■ **TASK ITEM**
Return the number of lines below with "unit" in them, and nothing else.

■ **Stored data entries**
-- -- --
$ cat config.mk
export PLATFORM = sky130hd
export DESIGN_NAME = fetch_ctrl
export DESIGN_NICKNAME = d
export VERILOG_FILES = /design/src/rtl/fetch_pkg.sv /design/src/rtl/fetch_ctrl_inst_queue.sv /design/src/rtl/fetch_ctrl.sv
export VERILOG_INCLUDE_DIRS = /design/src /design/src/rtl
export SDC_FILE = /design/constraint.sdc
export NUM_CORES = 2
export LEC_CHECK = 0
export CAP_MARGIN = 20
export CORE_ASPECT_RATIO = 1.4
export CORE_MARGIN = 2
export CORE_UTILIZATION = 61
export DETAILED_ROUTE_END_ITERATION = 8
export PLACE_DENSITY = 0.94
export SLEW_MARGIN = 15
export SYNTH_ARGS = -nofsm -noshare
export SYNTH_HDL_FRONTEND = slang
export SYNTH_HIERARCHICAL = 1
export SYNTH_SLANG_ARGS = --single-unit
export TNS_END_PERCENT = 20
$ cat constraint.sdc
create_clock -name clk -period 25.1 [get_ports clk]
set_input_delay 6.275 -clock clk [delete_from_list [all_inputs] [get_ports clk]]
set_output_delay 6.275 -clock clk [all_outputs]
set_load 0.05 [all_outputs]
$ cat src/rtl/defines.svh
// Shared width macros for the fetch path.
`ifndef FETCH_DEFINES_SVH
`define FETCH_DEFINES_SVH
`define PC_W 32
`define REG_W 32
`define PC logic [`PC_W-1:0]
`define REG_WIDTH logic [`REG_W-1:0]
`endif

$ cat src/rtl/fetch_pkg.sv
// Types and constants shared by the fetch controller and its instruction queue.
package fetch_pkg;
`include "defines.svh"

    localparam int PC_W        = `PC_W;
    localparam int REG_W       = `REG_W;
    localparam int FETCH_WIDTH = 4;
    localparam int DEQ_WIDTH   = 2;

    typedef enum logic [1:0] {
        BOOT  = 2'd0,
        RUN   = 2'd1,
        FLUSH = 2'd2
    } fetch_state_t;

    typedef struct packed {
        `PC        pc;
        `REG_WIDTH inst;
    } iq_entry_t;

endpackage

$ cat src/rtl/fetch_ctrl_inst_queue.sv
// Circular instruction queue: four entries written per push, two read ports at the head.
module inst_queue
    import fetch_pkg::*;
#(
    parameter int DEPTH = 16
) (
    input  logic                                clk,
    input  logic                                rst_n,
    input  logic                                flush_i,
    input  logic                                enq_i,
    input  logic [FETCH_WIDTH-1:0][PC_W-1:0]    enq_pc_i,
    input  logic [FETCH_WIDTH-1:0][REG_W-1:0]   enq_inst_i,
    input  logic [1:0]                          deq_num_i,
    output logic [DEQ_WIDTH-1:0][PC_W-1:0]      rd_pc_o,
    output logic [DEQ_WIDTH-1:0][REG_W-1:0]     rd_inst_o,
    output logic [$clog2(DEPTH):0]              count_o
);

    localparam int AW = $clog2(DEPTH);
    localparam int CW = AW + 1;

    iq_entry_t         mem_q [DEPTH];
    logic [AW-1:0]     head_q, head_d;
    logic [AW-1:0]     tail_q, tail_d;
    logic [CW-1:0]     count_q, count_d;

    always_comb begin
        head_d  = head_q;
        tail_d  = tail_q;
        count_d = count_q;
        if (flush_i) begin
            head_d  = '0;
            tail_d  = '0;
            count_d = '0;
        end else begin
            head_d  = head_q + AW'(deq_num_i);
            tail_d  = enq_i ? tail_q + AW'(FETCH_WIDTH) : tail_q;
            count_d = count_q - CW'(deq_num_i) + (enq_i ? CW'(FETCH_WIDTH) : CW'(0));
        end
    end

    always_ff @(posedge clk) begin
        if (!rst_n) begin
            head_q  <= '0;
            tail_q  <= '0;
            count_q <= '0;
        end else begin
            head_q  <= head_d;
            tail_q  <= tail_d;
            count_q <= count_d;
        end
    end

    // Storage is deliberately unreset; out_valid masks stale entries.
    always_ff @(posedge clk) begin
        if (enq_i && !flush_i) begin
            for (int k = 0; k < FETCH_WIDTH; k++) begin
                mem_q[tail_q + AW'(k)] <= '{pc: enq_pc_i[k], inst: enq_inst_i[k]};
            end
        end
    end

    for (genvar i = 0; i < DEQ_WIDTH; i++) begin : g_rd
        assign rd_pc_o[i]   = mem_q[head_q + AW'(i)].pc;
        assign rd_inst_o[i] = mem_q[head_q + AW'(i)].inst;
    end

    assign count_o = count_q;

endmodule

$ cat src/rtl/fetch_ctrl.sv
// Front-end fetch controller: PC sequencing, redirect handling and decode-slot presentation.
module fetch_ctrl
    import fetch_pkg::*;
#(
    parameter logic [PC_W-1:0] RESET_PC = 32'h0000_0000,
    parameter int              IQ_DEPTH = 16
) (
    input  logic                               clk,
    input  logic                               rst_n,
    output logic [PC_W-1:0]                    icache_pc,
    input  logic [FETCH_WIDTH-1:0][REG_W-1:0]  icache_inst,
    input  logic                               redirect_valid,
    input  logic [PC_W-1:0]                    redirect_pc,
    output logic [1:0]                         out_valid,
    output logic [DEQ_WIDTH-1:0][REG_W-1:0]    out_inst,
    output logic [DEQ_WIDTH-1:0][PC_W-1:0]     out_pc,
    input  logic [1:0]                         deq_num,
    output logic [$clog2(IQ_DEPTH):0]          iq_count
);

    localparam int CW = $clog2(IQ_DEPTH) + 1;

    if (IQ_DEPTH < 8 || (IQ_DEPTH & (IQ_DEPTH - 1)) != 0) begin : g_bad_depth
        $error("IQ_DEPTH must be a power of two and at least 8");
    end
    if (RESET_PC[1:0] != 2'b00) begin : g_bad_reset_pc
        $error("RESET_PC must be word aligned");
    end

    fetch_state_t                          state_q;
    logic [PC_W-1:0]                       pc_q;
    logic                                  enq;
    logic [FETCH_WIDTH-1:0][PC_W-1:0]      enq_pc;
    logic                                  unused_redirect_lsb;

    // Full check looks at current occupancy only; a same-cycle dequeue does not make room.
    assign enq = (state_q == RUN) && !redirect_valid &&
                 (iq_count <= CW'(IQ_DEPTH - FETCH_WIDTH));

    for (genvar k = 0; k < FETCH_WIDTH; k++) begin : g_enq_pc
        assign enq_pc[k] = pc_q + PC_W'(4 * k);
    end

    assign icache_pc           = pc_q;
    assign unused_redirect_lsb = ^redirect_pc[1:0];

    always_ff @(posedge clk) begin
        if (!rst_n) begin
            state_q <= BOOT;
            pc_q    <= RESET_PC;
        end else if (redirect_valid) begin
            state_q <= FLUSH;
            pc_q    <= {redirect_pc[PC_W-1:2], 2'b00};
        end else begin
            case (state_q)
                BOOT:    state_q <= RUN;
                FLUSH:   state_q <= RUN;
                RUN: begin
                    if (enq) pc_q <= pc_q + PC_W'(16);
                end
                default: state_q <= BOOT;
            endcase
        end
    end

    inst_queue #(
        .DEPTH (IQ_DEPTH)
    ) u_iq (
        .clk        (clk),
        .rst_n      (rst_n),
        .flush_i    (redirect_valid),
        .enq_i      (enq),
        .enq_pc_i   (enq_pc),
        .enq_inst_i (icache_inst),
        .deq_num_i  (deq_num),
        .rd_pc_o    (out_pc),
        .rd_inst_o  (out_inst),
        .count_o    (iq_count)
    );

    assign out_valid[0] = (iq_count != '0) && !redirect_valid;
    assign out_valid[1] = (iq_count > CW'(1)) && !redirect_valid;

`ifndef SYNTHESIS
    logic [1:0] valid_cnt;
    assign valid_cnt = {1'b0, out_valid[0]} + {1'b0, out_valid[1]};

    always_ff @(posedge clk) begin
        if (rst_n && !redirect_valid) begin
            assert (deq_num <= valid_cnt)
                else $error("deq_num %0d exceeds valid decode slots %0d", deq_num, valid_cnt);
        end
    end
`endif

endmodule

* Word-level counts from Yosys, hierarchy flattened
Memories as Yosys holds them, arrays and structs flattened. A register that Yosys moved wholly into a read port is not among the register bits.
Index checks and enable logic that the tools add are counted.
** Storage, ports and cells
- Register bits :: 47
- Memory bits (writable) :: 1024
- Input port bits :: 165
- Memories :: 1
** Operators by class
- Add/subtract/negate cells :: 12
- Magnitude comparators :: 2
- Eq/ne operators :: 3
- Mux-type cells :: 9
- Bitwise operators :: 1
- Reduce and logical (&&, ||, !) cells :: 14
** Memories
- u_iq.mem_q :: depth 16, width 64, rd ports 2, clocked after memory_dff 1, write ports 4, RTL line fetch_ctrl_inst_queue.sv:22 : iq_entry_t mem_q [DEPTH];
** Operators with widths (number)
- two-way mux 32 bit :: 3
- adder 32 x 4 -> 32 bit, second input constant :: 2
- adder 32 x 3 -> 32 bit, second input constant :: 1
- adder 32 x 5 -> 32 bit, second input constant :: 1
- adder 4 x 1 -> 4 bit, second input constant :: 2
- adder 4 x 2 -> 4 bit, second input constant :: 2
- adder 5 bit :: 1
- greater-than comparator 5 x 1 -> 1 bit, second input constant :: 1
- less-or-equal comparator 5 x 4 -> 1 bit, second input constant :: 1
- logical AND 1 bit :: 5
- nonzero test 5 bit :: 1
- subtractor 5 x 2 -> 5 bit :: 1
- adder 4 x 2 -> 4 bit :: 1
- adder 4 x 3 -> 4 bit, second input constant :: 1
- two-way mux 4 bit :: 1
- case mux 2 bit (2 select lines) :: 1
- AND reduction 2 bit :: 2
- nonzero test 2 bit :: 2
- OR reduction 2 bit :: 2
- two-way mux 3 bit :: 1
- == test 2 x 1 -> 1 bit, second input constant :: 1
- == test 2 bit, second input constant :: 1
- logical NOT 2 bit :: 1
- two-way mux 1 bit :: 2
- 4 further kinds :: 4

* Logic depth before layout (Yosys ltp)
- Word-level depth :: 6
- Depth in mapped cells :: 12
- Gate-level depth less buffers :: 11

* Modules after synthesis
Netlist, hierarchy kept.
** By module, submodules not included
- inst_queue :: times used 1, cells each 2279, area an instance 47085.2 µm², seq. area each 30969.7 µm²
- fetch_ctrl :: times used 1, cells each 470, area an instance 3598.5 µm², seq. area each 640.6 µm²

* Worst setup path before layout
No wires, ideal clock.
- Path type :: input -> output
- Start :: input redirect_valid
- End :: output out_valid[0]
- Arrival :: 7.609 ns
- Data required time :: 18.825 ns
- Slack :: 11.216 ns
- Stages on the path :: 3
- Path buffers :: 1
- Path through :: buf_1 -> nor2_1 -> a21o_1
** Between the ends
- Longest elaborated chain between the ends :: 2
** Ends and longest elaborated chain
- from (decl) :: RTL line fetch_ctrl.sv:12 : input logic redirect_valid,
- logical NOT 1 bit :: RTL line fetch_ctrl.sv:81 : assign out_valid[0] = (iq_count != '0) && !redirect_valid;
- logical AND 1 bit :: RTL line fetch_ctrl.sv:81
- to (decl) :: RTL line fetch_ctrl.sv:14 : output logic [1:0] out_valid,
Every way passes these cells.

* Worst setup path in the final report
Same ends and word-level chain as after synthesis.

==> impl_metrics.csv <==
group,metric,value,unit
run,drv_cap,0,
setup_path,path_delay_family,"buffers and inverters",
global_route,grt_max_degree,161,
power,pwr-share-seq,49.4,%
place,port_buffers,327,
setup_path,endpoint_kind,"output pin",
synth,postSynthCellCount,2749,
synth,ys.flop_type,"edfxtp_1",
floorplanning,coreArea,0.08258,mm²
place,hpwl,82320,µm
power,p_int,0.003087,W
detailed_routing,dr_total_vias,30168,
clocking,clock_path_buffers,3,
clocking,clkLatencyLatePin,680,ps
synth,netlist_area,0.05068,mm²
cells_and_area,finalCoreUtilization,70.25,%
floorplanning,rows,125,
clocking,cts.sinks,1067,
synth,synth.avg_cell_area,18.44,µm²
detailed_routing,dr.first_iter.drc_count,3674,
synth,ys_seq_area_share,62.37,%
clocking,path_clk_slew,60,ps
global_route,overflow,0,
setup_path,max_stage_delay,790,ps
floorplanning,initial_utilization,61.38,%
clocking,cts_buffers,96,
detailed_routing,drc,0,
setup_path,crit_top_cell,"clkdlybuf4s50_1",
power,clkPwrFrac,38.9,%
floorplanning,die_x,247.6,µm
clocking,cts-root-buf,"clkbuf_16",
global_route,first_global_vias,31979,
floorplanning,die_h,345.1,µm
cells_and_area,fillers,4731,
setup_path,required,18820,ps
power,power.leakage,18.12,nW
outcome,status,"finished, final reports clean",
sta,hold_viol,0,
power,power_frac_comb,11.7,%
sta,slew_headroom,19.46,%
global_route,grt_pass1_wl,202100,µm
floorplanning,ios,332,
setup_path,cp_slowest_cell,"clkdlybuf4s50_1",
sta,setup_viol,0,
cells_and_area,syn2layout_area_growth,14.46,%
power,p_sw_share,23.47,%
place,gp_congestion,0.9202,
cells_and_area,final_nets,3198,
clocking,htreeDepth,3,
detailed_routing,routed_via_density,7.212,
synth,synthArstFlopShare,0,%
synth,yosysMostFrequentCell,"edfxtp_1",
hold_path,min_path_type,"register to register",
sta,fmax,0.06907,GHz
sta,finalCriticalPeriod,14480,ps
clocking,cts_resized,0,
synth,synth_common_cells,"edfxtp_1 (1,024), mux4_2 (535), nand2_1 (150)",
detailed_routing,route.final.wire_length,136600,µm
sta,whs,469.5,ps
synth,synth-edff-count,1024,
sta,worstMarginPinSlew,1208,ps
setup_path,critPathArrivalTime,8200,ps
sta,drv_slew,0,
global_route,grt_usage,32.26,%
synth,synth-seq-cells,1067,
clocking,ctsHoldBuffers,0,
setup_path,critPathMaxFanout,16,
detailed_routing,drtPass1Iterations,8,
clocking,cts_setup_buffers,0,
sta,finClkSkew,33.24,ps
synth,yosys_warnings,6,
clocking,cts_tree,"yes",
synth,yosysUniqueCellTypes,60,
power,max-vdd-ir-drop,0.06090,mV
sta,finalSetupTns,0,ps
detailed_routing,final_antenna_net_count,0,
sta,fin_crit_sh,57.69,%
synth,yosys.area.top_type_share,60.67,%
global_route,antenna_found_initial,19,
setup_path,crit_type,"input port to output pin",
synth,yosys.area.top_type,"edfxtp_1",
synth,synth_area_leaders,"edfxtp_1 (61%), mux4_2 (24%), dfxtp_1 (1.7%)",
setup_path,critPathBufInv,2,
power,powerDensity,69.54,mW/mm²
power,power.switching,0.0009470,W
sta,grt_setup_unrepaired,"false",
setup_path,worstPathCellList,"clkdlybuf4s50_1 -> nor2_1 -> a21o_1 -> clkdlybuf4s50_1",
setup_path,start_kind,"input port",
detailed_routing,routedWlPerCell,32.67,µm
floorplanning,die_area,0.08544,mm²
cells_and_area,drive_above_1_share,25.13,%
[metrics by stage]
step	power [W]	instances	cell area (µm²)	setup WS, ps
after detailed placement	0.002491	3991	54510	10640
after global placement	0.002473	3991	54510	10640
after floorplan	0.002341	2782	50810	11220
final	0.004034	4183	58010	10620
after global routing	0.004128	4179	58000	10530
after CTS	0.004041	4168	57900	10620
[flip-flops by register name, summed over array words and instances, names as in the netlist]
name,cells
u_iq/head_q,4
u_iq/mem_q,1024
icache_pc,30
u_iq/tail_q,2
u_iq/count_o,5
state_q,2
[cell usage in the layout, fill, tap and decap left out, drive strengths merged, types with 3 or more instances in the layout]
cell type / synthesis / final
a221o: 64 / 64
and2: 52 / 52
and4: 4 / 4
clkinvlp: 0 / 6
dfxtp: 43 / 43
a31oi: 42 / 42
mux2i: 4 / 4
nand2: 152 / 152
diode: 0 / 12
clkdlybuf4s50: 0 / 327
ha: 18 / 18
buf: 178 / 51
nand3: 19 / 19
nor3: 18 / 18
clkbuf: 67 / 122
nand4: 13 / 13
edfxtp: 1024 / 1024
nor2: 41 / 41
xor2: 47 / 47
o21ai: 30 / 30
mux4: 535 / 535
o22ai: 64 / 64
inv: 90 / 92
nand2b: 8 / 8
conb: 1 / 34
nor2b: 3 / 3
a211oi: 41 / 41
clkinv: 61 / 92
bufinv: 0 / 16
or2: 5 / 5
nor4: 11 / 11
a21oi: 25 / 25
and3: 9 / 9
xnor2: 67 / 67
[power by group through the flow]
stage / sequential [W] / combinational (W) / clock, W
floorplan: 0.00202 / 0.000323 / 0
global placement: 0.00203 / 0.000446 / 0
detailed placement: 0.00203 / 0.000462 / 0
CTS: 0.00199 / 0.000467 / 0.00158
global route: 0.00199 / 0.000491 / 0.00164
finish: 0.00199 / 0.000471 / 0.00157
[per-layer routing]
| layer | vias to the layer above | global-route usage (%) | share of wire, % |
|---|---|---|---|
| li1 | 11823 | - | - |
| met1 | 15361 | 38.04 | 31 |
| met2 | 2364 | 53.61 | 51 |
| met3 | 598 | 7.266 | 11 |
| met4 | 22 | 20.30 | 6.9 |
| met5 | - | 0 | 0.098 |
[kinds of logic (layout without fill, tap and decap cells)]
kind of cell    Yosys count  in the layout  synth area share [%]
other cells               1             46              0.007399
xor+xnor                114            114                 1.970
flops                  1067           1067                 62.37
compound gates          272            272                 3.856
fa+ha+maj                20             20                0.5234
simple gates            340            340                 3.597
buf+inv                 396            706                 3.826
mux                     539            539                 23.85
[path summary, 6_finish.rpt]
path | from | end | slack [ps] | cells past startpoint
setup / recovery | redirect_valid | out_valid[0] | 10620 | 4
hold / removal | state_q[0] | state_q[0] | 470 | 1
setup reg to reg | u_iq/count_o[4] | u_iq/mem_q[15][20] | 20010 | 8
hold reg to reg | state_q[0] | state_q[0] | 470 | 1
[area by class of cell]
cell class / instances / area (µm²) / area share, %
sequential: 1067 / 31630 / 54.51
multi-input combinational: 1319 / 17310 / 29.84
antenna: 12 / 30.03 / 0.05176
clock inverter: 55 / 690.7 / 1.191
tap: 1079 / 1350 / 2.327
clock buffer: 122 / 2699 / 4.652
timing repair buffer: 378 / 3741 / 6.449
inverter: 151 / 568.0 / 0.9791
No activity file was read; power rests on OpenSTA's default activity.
-- -- --
■ **EXERCISE RESULT**
2